MRT und Metallimplantate / Piercings

Bisher war die Untersuchung im offenen MRT bei Patienten mit Metallimplantaten (z.B. Hüftprothesen, metallische Zahnimplantate) oder nicht entfernbaren Piercings in der Nähe des Metalls nur eingeschränkt möglich. Details der Anatomie wurden gar nicht oder stark verzerrt dargestellt. Mit der WARP Technologie ist es nun möglich, trotzdem eine aussagekräftige MRT-Diagnostik durchzuführen. Diese Technologie kann sowohl beim offenen wie beim geschlossenen System angewendet werden.

Metallische Implantate und Piercings, die nicht entfernt werden können, verursachen Ablenkungen des offenen MRT-Magnetfeldes. Dies verursacht Bildstörungen, sogenannte Artefakte und kann in bei schwierigen Fragestellungen, sogar zu unbrauchbaren MRT-Bildern führen.

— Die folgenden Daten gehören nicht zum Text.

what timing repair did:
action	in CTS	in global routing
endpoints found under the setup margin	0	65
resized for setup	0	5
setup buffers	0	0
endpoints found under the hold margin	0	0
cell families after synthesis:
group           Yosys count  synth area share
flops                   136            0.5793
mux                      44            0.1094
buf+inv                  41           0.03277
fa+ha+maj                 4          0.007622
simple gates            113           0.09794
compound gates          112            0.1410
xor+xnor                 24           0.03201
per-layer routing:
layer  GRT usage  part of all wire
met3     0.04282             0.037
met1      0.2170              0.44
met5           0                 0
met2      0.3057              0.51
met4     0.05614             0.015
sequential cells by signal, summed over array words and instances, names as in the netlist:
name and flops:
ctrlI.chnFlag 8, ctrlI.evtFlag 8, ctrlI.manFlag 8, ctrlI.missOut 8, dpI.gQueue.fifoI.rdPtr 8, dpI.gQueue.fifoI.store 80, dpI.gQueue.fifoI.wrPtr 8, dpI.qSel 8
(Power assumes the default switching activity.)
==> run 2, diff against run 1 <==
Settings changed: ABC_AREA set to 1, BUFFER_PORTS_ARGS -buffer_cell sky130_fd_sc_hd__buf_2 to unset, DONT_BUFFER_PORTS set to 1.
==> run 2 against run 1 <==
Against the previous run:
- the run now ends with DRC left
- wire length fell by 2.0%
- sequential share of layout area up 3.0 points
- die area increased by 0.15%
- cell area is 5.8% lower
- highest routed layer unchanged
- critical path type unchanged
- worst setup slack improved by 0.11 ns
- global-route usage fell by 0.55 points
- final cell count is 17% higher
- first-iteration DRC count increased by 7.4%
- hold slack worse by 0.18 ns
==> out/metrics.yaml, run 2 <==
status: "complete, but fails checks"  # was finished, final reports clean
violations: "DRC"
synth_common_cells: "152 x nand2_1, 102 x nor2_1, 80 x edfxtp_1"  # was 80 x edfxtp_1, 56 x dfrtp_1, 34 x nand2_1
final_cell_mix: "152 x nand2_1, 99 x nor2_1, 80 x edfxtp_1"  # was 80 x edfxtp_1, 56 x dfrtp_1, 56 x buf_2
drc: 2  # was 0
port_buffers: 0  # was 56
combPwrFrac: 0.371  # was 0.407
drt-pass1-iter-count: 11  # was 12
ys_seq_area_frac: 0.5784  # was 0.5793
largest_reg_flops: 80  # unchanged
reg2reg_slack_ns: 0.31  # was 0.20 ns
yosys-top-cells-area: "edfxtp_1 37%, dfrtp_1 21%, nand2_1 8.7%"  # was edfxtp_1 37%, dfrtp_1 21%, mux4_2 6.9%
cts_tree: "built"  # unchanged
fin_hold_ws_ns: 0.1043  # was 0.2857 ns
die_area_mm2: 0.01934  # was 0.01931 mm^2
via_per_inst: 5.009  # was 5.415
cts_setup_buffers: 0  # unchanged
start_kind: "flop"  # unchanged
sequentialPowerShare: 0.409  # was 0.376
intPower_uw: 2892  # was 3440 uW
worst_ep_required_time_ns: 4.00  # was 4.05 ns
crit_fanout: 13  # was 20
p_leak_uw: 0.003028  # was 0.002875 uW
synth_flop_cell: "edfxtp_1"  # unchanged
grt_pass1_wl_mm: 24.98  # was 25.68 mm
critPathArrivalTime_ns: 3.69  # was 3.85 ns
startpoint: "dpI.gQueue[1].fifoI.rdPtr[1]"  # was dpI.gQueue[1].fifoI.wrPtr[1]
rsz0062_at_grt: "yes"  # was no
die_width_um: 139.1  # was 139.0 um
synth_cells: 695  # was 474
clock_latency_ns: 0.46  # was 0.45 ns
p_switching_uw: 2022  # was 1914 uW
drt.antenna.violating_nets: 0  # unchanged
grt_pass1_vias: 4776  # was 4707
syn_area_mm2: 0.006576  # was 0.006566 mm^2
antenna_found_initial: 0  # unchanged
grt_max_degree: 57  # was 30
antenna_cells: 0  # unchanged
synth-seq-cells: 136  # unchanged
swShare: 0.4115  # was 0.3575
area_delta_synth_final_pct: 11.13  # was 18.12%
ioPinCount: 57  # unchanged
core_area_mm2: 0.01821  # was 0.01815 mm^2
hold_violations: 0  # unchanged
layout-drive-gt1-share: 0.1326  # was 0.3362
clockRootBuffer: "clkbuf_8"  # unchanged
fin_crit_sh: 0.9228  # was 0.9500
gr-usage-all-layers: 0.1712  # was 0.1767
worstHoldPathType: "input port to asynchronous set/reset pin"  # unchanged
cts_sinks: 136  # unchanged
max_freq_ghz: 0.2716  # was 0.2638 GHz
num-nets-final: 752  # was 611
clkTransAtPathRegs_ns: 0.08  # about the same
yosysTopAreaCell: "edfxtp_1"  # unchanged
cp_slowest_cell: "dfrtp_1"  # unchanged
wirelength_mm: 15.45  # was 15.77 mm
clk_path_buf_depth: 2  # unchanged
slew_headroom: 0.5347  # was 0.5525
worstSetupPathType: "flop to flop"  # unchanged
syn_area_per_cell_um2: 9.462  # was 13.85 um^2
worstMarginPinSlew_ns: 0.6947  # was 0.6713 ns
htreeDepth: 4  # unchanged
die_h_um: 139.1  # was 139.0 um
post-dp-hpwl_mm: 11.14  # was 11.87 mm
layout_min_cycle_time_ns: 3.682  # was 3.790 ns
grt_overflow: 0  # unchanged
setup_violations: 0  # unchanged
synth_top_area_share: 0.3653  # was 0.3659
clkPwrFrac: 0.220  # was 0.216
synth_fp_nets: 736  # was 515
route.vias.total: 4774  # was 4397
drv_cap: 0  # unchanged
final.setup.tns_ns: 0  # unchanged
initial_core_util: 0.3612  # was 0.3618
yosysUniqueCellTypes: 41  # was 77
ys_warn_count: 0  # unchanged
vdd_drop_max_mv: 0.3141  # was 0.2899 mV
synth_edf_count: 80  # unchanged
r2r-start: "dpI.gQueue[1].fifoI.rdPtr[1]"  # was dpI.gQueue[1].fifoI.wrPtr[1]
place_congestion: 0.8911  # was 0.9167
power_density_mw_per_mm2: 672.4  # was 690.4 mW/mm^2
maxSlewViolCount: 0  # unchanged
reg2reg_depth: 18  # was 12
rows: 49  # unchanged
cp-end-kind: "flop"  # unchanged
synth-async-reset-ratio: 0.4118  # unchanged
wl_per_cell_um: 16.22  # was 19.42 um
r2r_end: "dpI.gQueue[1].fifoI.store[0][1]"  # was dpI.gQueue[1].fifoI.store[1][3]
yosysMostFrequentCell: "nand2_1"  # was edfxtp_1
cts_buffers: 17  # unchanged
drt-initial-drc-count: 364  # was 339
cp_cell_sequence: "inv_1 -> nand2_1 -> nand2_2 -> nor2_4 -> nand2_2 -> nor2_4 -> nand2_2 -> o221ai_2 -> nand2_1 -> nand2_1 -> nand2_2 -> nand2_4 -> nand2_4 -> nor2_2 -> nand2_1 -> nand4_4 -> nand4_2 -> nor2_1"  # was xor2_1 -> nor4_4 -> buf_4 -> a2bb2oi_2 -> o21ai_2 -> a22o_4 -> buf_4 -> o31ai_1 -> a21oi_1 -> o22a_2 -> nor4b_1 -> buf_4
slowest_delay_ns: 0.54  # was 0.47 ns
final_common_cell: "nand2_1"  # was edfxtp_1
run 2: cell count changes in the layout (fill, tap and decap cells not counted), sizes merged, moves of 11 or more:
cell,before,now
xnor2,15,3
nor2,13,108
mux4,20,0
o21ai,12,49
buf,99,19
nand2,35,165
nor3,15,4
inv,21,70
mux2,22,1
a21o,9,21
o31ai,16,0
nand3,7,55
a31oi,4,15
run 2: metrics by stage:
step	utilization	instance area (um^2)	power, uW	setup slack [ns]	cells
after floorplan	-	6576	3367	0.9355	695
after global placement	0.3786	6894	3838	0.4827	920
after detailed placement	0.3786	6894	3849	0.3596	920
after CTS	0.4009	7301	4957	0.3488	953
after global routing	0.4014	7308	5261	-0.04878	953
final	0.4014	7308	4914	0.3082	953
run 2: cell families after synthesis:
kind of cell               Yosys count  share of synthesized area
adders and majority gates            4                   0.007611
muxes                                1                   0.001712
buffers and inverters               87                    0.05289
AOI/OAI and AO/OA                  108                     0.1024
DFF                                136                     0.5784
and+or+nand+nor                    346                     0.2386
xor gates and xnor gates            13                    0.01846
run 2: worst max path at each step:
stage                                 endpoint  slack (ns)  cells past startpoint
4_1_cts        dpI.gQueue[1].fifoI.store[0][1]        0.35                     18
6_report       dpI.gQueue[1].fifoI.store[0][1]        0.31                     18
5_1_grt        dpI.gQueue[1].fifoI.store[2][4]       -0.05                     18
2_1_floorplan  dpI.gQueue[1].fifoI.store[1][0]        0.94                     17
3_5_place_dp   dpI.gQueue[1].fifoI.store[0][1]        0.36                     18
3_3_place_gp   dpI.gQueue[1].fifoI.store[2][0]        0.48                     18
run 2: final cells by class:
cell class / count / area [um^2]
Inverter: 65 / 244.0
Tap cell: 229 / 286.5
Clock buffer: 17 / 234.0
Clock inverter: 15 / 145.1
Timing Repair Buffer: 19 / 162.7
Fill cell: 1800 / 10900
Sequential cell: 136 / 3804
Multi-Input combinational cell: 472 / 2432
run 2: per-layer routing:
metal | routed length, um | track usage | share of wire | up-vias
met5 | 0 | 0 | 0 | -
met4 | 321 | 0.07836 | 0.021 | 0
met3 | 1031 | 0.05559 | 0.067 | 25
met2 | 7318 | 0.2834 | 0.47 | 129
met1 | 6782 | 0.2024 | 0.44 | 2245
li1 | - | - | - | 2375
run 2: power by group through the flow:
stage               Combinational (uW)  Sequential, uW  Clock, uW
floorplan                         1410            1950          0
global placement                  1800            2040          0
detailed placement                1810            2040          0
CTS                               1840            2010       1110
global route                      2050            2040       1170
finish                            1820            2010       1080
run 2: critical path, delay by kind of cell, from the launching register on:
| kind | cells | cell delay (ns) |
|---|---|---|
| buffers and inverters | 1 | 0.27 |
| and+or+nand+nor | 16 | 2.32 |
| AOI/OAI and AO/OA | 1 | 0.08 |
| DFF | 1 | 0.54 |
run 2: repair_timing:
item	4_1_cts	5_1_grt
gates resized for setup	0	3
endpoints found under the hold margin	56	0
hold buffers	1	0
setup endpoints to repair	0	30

Bei Geräten mit der WARP-Technologie ist dieses Problem geringer.

Die unten stehenden Bilder zeigen das Becken mit seinen Organen eines 60-jährigen Patienten mit einem Metallimplantat (Hüftprothese) in der konventionellen offenen MRT Untersuchungstechnik (links) und mit der WARP Technologie (rechts).

MRT, Metallimplantat, Piercing

Das Implantat (recht Bildseite) führt zu einer ausgeprägten Bildstörung (Artefakt) mit Verzerrung der Strukturen des Beckens und Auslöschphänomenen (schwarzes „Loch“).

Offenes MRT, WARP, Piercing

Der gleiche Patient untersucht mit der MRT WARP Technologie im offenen MRT. Die Strukturen des Beckens sind anatomisch korrekt dargestellt und die Auslöschphänomene sind geringer.

In den letzten Jahren hat die Anzahl der Patienten mit nicht entfernbaren Piercings, die eine MRT-Untersuchung benötigen, erheblich zugenommen. Hier kann die WARP Technologie helfen, dass bei Untersuchungen im offenen MRT nicht entfernbare Piercings nicht zerstört werden müssen.